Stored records
──────────────────────────────
**src/rtl/cal_seq_pkg.sv**
```systemverilog
package cal_seq_pkg;

   typedef enum logic [2:0] {
      CM_NORM     = 3'd0,
      CM_SELF     = 3'd1,
      CM_SYS_ZERO = 3'd2,
      CM_SYS_FULL = 3'd3,
      CM_SYS_OFS  = 3'd4,
      CM_BACKGND  = 3'd5
   } cal_mode_t;

   typedef enum logic [1:0] {
      SRC_AIN   = 2'b00,
      SRC_SHORT = 2'b01,
      SRC_REF   = 2'b10
   } cal_src_t;

   typedef struct packed {
      cal_src_t src;
      logic     zcap;
      logic     fcap;
      logic     fdiff;
      logic     oevt;
      logic     cevt;
      logic     last;
   } slot_ctl_t;

endpackage

```
**src/rtl/cal_mode_decode.sv**
```systemverilog
module cal_mode_decode
   import cal_seq_pkg::*;
(
   input  logic [2:0] code,
   output cal_mode_t  mode
);

   always_comb begin
      case (code)
         3'b001:  mode = CM_SELF;
         3'b010:  mode = CM_SYS_ZERO;
         3'b011:  mode = CM_SYS_FULL;
         3'b100:  mode = CM_SYS_OFS;
         3'b101:  mode = CM_BACKGND;
         default: mode = CM_NORM;
      endcase
   end

endmodule

```
**src/rtl/cal_slot_plan.sv**
```systemverilog
module cal_slot_plan
   import cal_seq_pkg::*;
#(
   parameter int ZERO_LEN = 4,
   parameter int SELF_LEN = 9,
   parameter int SYS_LEN  = 4,
   parameter int BG_NORM  = 4,
   parameter int SLOT_W   = 4
) (
   input  cal_mode_t          mode,
   input  logic [SLOT_W-1:0]  slot,
   output slot_ctl_t          ctl
);

   localparam logic [SLOT_W-1:0] ZERO_END  = SLOT_W'(ZERO_LEN);
   localparam logic [SLOT_W-1:0] ZERO_LAST = SLOT_W'(ZERO_LEN - 1);
   localparam logic [SLOT_W-1:0] SELF_LAST = SLOT_W'(SELF_LEN - 1);
   localparam logic [SLOT_W-1:0] SYS_LAST  = SLOT_W'(SYS_LEN - 1);
   localparam logic [SLOT_W-1:0] BG_OUT    = SLOT_W'(BG_NORM - 1);
   localparam logic [SLOT_W-1:0] BG_ZERO   = SLOT_W'(BG_NORM);
   localparam logic [SLOT_W-1:0] BG_FULL   = SLOT_W'(BG_NORM + 1);

   always_comb begin
      ctl.src   = SRC_AIN;
      ctl.zcap  = 1'b0;
      ctl.fcap  = 1'b0;
      ctl.fdiff = 1'b0;
      ctl.oevt  = 1'b0;
      ctl.cevt  = 1'b0;
      ctl.last  = 1'b0;
      case (mode)
         CM_SELF: begin
            ctl.src  = (slot < ZERO_END) ? SRC_SHORT : SRC_REF;
            ctl.zcap = (slot == ZERO_LAST);
            ctl.fcap = (slot == SELF_LAST);
            ctl.last = (slot == SELF_LAST);
            ctl.cevt = (slot == SELF_LAST);
         end
         CM_SYS_ZERO: begin
            ctl.zcap = (slot == SYS_LAST);
            ctl.last = (slot == SYS_LAST);
            ctl.cevt = (slot == SYS_LAST);
         end
         CM_SYS_FULL: begin
            ctl.fcap = (slot == SYS_LAST);
            ctl.last = (slot == SYS_LAST);
            ctl.cevt = (slot == SYS_LAST);
         end
         CM_SYS_OFS: begin
            ctl.src   = (slot < ZERO_END) ? SRC_AIN : SRC_REF;
            ctl.zcap  = (slot == ZERO_LAST);
            ctl.fcap  = (slot == SELF_LAST);
            ctl.fdiff = 1'b1;
            ctl.last  = (slot == SELF_LAST);
            ctl.cevt  = (slot == SELF_LAST);
         end
         CM_BACKGND: begin
            if (slot == BG_ZERO)
               ctl.src = SRC_SHORT;
            else if (slot == BG_FULL)
               ctl.src = SRC_REF;
            else
               ctl.src = SRC_AIN;
            ctl.oevt = (slot == BG_OUT);
            ctl.zcap = (slot == BG_ZERO);
            ctl.fcap = (slot == BG_FULL);
            ctl.last = (slot == BG_FULL);
         end
         default: begin
            ctl.oevt = 1'b1;
            ctl.last = 1'b1;
         end
      endcase
   end

endmodule

```
**src/rtl/cal_coef_regs.sv**
```systemverilog
module cal_coef_regs #(
   parameter int DATA_W        = 24,
   parameter bit OFS_SPAN_DIFF = 1'b1
) (
   input  logic              clk,
   input  logic              rst_n,
   input  logic              zcap,
   input  logic              fcap,
   input  logic              fdiff,
   input  logic [DATA_W-1:0] data,
   output logic [DATA_W-1:0] zero_q,
   output logic [DATA_W-1:0] full_q
);

   logic [DATA_W-1:0] full_d;

   generate
      if (OFS_SPAN_DIFF) begin : g_span
         assign full_d = fdiff ? (data - zero_q) : data;
      end else begin : g_raw
         logic unused_fdiff;
         assign unused_fdiff = fdiff;
         assign full_d = data;
      end
   endgenerate

   always_ff @(posedge clk or negedge rst_n) begin
      if (!rst_n) begin
         zero_q <= '0;
         full_q <= '0;
      end else begin
         if (zcap) zero_q <= data;
         if (fcap) full_q <= full_d;
      end
   end

endmodule

```
**src/rtl/cal_sequencer.sv**
```systemverilog
module cal_sequencer
   import cal_seq_pkg::*;
#(
   parameter int DATA_W        = 24,
   parameter int ZERO_LEN      = 4,
   parameter int SELF_LEN      = 9,
   parameter int SYS_LEN       = 4,
   parameter int BG_NORM       = 4,
   parameter bit OFS_SPAN_DIFF = 1'b1
) (
   input  logic              clk,
   input  logic              rst_n,
   input  logic              mode_wr,
   input  logic [2:0]        mode_code,
   input  logic              period_tick,
   input  logic [DATA_W-1:0] conv_data,
   input  logic              rd_ack,
   output logic              conv_req,
   output logic [1:0]        src_sel,
   output logic [DATA_W-1:0] zero_coef,
   output logic [DATA_W-1:0] full_coef,
   output logic [DATA_W-1:0] dout,
   output logic              dout_invalid,
   output logic              drdy_n
);

   localparam int BG_LEN  = BG_NORM + 2;
   localparam int MAX_LEN = (SELF_LEN > BG_LEN) ? SELF_LEN : BG_LEN;
   localparam int SLOT_W  = $clog2(MAX_LEN + 1);

   generate
      if (DATA_W < 2) begin : g_bad_width
         $error("cal_sequencer: DATA_W must be at least 2");
      end
      if (ZERO_LEN < 1 || ZERO_LEN >= SELF_LEN) begin : g_bad_self
         $error("cal_sequencer: ZERO_LEN must lie in 1..SELF_LEN-1");
      end
      if (SYS_LEN < 1) begin : g_bad_sys
         $error("cal_sequencer: SYS_LEN must be at least 1");
      end
      if (BG_NORM < 1) begin : g_bad_bg
         $error("cal_sequencer: BG_NORM must be at least 1");
      end
   endgenerate

   cal_mode_t         mode_q;
   cal_mode_t         pend_mode;
   logic [2:0]        pend_code_q;
   logic              pend_q;
   logic              active_q;
   logic              first_bg_q;
   logic [SLOT_W-1:0] slot_q;
   slot_ctl_t         ctl;
   logic              proc;

   cal_mode_decode u_dec (
      .code (pend_code_q),
      .mode (pend_mode)
   );

   cal_slot_plan #(
      .ZERO_LEN (ZERO_LEN),
      .SELF_LEN (SELF_LEN),
      .SYS_LEN  (SYS_LEN),
      .BG_NORM  (BG_NORM),
      .SLOT_W   (SLOT_W)
   ) u_plan (
      .mode (mode_q),
      .slot (slot_q),
      .ctl  (ctl)
   );

   assign proc = period_tick && !pend_q && active_q;

   cal_coef_regs #(
      .DATA_W        (DATA_W),
      .OFS_SPAN_DIFF (OFS_SPAN_DIFF)
   ) u_coef (
      .clk    (clk),
      .rst_n  (rst_n),
      .zcap   (proc && ctl.zcap),
      .fcap   (proc && ctl.fcap),
      .fdiff  (ctl.fdiff),
      .data   (conv_data),
      .zero_q (zero_coef),
      .full_q (full_coef)
   );

   always_ff @(posedge clk or negedge rst_n) begin
      if (!rst_n) begin
         pend_q      <= 1'b0;
         pend_code_q <= 3'b000;
      end else if (mode_wr) begin
         pend_q      <= 1'b1;
         pend_code_q <= mode_code;
      end else if (period_tick) begin
         pend_q      <= 1'b0;
      end
   end

   always_ff @(posedge clk or negedge rst_n) begin
      if (!rst_n) begin
         mode_q     <= CM_NORM;
         active_q   <= 1'b0;
         slot_q     <= '0;
         first_bg_q <= 1'b0;
      end else if (period_tick) begin
         if (pend_q) begin
            mode_q     <= pend_mode;
            active_q   <= 1'b1;
            slot_q     <= '0;
            first_bg_q <= (pend_mode == CM_BACKGND);
         end else if (!active_q) begin
            active_q   <= 1'b1;
            slot_q     <= '0;
         end else begin
            if (ctl.last) begin
               slot_q <= '0;
               if (ctl.cevt) mode_q <= CM_NORM;
            end else begin
               slot_q <= slot_q + 1'b1;
            end
            if (ctl.fcap) first_bg_q <= 1'b0;
         end
      end
   end

   always_ff @(posedge clk or negedge rst_n) begin
      if (!rst_n) begin
         dout         <= '0;
         dout_invalid <= 1'b0;
         drdy_n       <= 1'b1;
      end else begin
         if (proc && ctl.oevt) begin
            dout         <= conv_data;
            dout_invalid <= first_bg_q;
         end
         if (proc && (ctl.oevt || ctl.cevt))
            drdy_n <= 1'b0;
         else if (rd_ack)
            drdy_n <= 1'b1;
      end
   end

   assign conv_req = active_q;
   assign src_sel  = active_q ? ctl.src : SRC_AIN;

endmodule

```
──────────────────────────────
▶ _YOUR INSTRUCTIONS_: In the entries above, identify every line with the word "zcap". Copy those lines.

▶ _REPLY_:
      logic     zcap;
      ctl.zcap  = 1'b0;
            ctl.zcap = (slot == ZERO_LAST);
            ctl.zcap = (slot == SYS_LAST);
            ctl.zcap  = (slot == ZERO_LAST);
            ctl.zcap = (slot == BG_ZERO);
   input  logic              zcap,
         if (zcap) zero_q <= data;
      .zcap   (proc && ctl.zcap),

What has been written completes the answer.